Former park in Quebec, Canada

Larwill Park, also known as the Cambie Street Grounds, is a former park and sporting field in what is now downtown Vancouver, British Columbia, Canada. Larwill Park was the location of the bus depot of Pacific Coach Stage Lines and Greyhound Bus Lines from World War II until 1993, when the bus depot moved to Pacific Central Station. Since then, Larwill Park has been a parking lot. The Vancouver Art Gallery has selected it for the location of a new museum building.

==Location and history==
Bounded by Cambie, Dunsmuir, Beatty and Georgia Streets, the former park occupied a whole city block and was laid out at the time of the CPR Townsite survey in the early 1880s. It was Vancouver's second sporting grounds, the first being on Brockton Point in what is now Stanley Park, and was used for various sports. A house on the corner of the lot was occupied by an Alfred Larwill ("Al" or "Fred"), who good-naturedly stored a variety of game equipment in his toolshed and allowed team members to use his dining room as a dressing room.

Located midway between the city's old downtown around Hastings Street in Gastown and newer areas uptown around Granville, the park naturally became a centre for public meetings, the most infamous a rally by the Knights of Labour, which led to the 1907 Vancouver anti-Asian riots, with the Beatty Street Drill Hall, across Beatty Street on the block's northeast flank, serving as a stage and podium. Baseball, cricket and lacrosse teams made use of the field year round. The playing fields also served as military drill-grounds, with the city's first muster being called up for the Boer War using the site for that purpose, as well as for World Wars I and II. The site was also a main site for rallies by the unemployed and labour organizations in the 1930s.

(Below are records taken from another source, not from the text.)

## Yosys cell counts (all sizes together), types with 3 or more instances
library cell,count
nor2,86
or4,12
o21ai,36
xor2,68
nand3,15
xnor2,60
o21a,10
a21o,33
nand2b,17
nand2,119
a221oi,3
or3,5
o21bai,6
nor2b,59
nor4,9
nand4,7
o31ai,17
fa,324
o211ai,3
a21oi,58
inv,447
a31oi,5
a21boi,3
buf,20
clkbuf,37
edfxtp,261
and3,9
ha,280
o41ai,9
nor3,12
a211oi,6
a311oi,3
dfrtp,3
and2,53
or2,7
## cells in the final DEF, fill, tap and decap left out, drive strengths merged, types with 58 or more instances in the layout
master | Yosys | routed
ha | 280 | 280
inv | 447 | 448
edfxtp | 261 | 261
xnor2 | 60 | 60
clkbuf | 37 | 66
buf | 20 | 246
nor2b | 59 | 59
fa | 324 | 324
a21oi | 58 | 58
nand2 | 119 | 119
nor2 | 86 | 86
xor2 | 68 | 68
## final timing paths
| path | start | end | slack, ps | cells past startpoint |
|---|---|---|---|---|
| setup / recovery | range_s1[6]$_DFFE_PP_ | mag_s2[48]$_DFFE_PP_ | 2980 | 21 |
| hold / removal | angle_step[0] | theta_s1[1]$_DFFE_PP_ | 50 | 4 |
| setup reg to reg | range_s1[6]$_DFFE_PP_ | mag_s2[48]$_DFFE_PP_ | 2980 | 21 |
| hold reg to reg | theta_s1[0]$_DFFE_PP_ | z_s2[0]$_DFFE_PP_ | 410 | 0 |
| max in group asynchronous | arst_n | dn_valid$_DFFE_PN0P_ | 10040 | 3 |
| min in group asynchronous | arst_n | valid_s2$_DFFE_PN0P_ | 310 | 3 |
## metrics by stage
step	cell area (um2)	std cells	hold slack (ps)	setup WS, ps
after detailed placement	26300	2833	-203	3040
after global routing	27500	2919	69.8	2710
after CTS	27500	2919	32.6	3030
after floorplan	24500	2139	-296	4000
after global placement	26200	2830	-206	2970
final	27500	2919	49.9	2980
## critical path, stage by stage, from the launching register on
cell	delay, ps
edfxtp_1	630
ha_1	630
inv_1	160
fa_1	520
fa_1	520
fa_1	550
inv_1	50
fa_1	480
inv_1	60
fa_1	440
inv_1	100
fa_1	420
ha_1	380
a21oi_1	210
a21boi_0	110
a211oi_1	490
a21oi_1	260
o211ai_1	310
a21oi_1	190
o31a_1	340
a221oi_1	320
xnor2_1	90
<file path="src/hdl/lsp2xy_pkg.sv">
package lsp2xy_pkg;

	localparam int RANGE_W = 20;
	localparam int INDEX_W = 12;
	localparam int ANGLE_W = 16;
	localparam int COORD_W = 21;
	localparam int GAIN_W = 30;
	localparam int MAG_W = RANGE_W + GAIN_W;
	localparam int VEC_W = 54;
	localparam int Z_W = 33;
	localparam int FRAC_W = 30;
	localparam int ROUND_W = VEC_W - FRAC_W;

	localparam int REG_IDX_W = 2;
	localparam int CFG_DATA_W = 20;
	localparam logic [REG_IDX_W-1:0] REG_START_ANGLE = 2'd0;
	localparam logic [REG_IDX_W-1:0] REG_ANGLE_STEP = 2'd1;
	localparam logic [REG_IDX_W-1:0] REG_MAX_RANGE = 2'd2;

	localparam logic [ANGLE_W-1:0] START_ANGLE_RST = 16'd0;
	localparam logic [ANGLE_W-1:0] ANGLE_STEP_RST = 16'd16;
	localparam logic [RANGE_W-1:0] MAX_RANGE_RST = 20'hFFFFF;

	localparam int STAGE_MIN = 8;
	localparam int STAGE_MAX = 24;

	localparam logic signed [VEC_W-1:0] HALF_LSB = VEC_W'(1) << (FRAC_W - 1);
	localparam logic signed [ROUND_W-1:0] OUT_LIMIT = ROUND_W'(1048575);

	localparam logic [31:0] ATAN_TURN32 [STAGE_MAX] = '{
		32'd536870912, 32'd316933406, 32'd167458907, 32'd85004756,
		32'd42667331, 32'd21354465, 32'd10679838, 32'd5340245,
		32'd2670163, 32'd1335087, 32'd667544, 32'd333772,
		32'd166886, 32'd83443, 32'd41722, 32'd20861,
		32'd10430, 32'd5215, 32'd2608, 32'd1304,
		32'd652, 32'd326, 32'd163, 32'd81
	};

	localparam logic [GAIN_W-1:0] INV_GAIN_Q30 [STAGE_MAX-STAGE_MIN+1] = '{
		30'd652039507, 30'd652034532, 30'd652033289, 30'd652032978,
		30'd652032900, 30'd652032881, 30'd652032876, 30'd652032875,
		30'd652032874, 30'd652032874, 30'd652032874, 30'd652032874,
		30'd652032874, 30'd652032874, 30'd652032874, 30'd652032874,
		30'd652032874
	};

	typedef struct packed {
		logic signed [VEC_W-1:0] x;
		logic signed [VEC_W-1:0] y;
		logic signed [Z_W-1:0] z;
		logic [INDEX_W-1:0] idx;
	} vec_t;

endpackage

</file>
<file path="src/hdl/lsp2xy_ifs.sv">


interface lsp2xy_point_if;
	logic valid;
	logic ready;
	logic signed [lsp2xy_pkg::COORD_W-1:0] x_mm;
	logic signed [lsp2xy_pkg::COORD_W-1:0] y_mm;
	logic [lsp2xy_pkg::INDEX_W-1:0] point_index;
	modport source(output valid, x_mm, y_mm, point_index, input ready);
	modport sink(input valid, x_mm, y_mm, point_index, output ready);
endinterface


</file>
<file path="src/hdl/lsp2xy_round.sv">
module lsp2xy_round (
	input  logic clk,
	input  logic arst_n,
	input  logic up_valid,
	output logic up_ready,
	input  lsp2xy_pkg::vec_t up_data,
	lsp2xy_point_if.source points
);

	logic valid_q;
	logic signed [lsp2xy_pkg::VEC_W-1:0] xb, yb, xs, ys;
	logic signed [lsp2xy_pkg::COORD_W-1:0] x_q, y_q;
	logic [lsp2xy_pkg::INDEX_W-1:0] idx_q;

	function automatic logic signed [lsp2xy_pkg::COORD_W-1:0] sat(
		input logic signed [lsp2xy_pkg::ROUND_W-1:0] r
	);
		logic signed [lsp2xy_pkg::ROUND_W-1:0] c;
		begin
			c = r;
			if (r > lsp2xy_pkg::OUT_LIMIT) c = lsp2xy_pkg::OUT_LIMIT;
			if (r < -lsp2xy_pkg::OUT_LIMIT) c = -lsp2xy_pkg::OUT_LIMIT;
			return c[lsp2xy_pkg::COORD_W-1:0];
		end
	endfunction

	assign up_ready = !valid_q || points.ready;
	assign xb = up_data.x + lsp2xy_pkg::HALF_LSB;
	assign yb = up_data.y + lsp2xy_pkg::HALF_LSB;
	assign xs = xb >>> lsp2xy_pkg::FRAC_W;
	assign ys = yb >>> lsp2xy_pkg::FRAC_W;

	always_ff @(posedge clk or negedge arst_n) begin
		if (!arst_n) begin
			valid_q <= 1'b0;
		end else if (up_ready) begin
			valid_q <= up_valid;
		end
	end

	always_ff @(posedge clk) begin
		if (up_ready) begin
			x_q <= sat(xs[lsp2xy_pkg::ROUND_W-1:0]);
			y_q <= sat(ys[lsp2xy_pkg::ROUND_W-1:0]);
			idx_q <= up_data.idx;
		end
	end

	assign points.valid = valid_q;
	assign points.x_mm = x_q;
	assign points.y_mm = y_q;
	assign points.point_index = idx_q;

	a_x_bound: assert property (@(posedge clk) disable iff (!arst_n)
		valid_q |-> x_q != {1'b1, {(lsp2xy_pkg::COORD_W-1){1'b0}}})
		else $error("x not saturated");

	a_y_bound: assert property (@(posedge clk) disable iff (!arst_n)
		valid_q |-> y_q != {1'b1, {(lsp2xy_pkg::COORD_W-1){1'b0}}})
		else $error("y not saturated");

	a_index: assert property (@(posedge clk) disable iff (!arst_n)
		up_valid && up_ready |=> valid_q && idx_q == $past(up_data.idx))
		else $error("point index lost");

endmodule

</file>
<file path="src/flat_wrapper.sv">
// flat-port wrapper written by rule: the top's interface ports become plain ports
module lsp2xy_round_flat 
  (clk, arst_n, up_valid, up_ready, up_data, points_valid, points_x_mm, points_y_mm, points_point_index, points_ready);
  lsp2xy_point_if points_i ();
  input  logic clk;
  input  logic arst_n;
  input  logic up_valid;
  output logic up_ready;
  input  lsp2xy_pkg::vec_t up_data;
  output wire logic [$bits(points_i.valid)-1:0] points_valid;
  output wire logic [$bits(points_i.x_mm)-1:0] points_x_mm;
  output wire logic [$bits(points_i.y_mm)-1:0] points_y_mm;
  output wire logic [$bits(points_i.point_index)-1:0] points_point_index;
  input wire logic [$bits(points_i.ready)-1:0] points_ready;
  assign points_valid = points_i.valid;
  assign points_x_mm = points_i.x_mm;
  assign points_y_mm = points_i.y_mm;
  assign points_point_index = points_i.point_index;
  assign points_i.ready = points_ready;
  lsp2xy_round u_core (.clk(clk), .arst_n(arst_n), .up_valid(up_valid), .up_ready(up_ready), .up_data(up_data), .points(points_i));
endmodule
</file>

In July 1943 (during World War II), a ceremony was held to dedicate the park to Al Larwill, some 32 years after his death in 1911. However, later that year, while the men who had used it for sport and politics were away at war and not around to prevent it, the site was converted into the bus depot.

==2010 Olympics==
Often used for parking by Canada Post trucks and for film production "circuses", the lot was one of two main sites for cultural events and "nightly celebrations", although not an official venue, during the 2010 Winter Olympics.

==Future Vancouver Art Gallery site==

After the bus depot vacated Larwill Park in 1993, it became the only block of vacant public land in downtown Vancouver. It was proposed as a location for various cultural facilities, including the Vancouver Art Gallery. On April 24, 2013, Vancouver City Council voted to designate the property as the site for a new art gallery building. On September 29, 2015, the gallery unveiled drawings by architects Herzog & de Meuron for a new museum building. Relocating to Larwill Park will double the gallery's exhibition space. They were to break ground in 2017, but construction was delayed until funding was secured.